■ Input ■
☆ ☆ ☆

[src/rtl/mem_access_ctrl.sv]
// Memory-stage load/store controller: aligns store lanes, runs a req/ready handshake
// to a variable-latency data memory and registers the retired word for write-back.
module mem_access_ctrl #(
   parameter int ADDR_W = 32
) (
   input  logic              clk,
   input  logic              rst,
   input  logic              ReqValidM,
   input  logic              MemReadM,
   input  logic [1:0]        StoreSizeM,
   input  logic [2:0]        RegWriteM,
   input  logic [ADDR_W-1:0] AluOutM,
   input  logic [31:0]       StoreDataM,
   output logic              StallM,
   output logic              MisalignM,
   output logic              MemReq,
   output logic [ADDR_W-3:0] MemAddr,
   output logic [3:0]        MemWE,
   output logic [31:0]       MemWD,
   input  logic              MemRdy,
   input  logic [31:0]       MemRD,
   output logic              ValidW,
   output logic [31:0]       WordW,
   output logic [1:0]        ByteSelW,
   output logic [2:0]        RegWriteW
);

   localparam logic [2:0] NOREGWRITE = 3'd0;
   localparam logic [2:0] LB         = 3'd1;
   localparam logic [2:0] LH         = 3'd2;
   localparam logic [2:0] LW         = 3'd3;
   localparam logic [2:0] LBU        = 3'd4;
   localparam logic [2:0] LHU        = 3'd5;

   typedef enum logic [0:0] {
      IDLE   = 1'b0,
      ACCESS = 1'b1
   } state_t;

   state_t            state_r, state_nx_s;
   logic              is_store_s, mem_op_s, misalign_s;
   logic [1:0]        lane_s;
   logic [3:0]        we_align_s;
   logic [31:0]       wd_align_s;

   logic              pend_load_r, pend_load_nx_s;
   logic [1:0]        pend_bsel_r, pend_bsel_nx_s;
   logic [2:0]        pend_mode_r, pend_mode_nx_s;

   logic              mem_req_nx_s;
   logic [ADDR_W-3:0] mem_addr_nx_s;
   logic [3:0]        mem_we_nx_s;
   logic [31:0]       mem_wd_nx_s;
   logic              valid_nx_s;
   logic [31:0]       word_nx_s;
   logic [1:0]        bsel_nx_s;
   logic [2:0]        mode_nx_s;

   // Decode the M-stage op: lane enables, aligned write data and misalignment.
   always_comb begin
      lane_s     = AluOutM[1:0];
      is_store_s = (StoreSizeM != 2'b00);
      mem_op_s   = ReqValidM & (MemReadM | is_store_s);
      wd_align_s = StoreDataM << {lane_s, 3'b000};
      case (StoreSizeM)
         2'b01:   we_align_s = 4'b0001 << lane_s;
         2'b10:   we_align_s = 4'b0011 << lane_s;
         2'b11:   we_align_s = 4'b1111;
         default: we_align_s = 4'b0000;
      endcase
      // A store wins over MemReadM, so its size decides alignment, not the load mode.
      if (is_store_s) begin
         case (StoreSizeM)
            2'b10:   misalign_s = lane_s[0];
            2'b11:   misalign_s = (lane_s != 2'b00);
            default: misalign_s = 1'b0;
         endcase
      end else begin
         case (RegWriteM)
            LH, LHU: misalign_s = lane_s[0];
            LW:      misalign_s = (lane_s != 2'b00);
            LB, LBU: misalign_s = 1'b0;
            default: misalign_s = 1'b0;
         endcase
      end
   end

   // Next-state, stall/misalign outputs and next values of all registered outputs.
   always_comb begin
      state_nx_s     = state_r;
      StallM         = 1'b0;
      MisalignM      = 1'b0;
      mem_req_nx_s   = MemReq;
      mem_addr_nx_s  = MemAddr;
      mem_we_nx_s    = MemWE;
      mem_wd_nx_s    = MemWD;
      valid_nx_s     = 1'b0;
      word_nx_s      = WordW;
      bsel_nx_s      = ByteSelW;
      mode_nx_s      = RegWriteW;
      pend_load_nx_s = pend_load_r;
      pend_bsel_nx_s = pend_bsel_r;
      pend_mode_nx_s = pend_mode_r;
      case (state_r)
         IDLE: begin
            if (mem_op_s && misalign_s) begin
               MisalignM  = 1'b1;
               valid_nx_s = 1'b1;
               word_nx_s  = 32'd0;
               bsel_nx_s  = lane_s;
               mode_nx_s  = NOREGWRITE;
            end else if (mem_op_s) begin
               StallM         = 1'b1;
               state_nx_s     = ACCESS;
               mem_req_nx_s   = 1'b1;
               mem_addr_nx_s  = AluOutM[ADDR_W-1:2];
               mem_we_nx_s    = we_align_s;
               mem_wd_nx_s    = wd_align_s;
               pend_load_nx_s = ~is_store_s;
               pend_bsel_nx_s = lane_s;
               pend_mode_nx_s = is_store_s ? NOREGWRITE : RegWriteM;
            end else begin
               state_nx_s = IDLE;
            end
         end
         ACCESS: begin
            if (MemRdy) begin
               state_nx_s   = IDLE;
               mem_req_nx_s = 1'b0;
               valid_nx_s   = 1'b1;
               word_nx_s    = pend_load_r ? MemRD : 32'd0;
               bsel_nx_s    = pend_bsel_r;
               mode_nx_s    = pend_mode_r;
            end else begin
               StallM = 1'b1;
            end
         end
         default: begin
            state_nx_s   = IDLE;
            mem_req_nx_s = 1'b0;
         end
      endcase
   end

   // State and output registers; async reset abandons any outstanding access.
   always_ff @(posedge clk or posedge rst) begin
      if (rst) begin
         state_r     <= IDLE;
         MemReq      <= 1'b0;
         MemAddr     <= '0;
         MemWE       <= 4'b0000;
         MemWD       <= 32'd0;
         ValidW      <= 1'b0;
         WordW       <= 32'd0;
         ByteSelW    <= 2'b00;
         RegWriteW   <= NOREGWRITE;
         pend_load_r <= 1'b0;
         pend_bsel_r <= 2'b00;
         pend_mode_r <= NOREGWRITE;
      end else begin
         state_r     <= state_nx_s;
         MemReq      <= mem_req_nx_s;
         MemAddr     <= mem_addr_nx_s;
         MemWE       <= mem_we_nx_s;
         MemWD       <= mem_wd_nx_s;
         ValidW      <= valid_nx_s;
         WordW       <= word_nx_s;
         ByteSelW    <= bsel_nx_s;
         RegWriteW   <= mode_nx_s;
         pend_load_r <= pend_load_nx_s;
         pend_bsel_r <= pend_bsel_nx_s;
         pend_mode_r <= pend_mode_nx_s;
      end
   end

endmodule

☆ ☆ ☆

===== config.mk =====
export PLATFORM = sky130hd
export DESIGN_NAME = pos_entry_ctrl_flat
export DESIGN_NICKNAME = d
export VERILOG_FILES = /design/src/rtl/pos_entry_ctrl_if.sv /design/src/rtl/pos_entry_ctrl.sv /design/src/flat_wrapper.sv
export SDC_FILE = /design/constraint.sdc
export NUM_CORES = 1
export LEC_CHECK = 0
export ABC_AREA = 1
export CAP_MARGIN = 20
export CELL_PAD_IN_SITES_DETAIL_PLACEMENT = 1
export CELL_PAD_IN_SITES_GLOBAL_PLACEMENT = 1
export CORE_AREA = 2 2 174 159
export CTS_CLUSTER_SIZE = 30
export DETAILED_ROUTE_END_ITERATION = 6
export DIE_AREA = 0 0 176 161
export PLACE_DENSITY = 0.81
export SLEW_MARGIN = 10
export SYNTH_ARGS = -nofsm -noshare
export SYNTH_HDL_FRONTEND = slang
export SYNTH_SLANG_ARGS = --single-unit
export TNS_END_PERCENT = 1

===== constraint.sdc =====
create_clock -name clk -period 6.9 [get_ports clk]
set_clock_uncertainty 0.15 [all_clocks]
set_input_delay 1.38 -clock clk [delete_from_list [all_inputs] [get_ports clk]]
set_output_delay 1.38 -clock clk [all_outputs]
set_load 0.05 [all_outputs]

☆ ☆ ☆

■ Exercise ■
In the records above, find each line that mentions the word "WordW", and copy it.

■ Output for this exercise ■
   output logic [31:0]       WordW,
      word_nx_s      = WordW;
         WordW       <= 32'd0;
         WordW       <= word_nx_s;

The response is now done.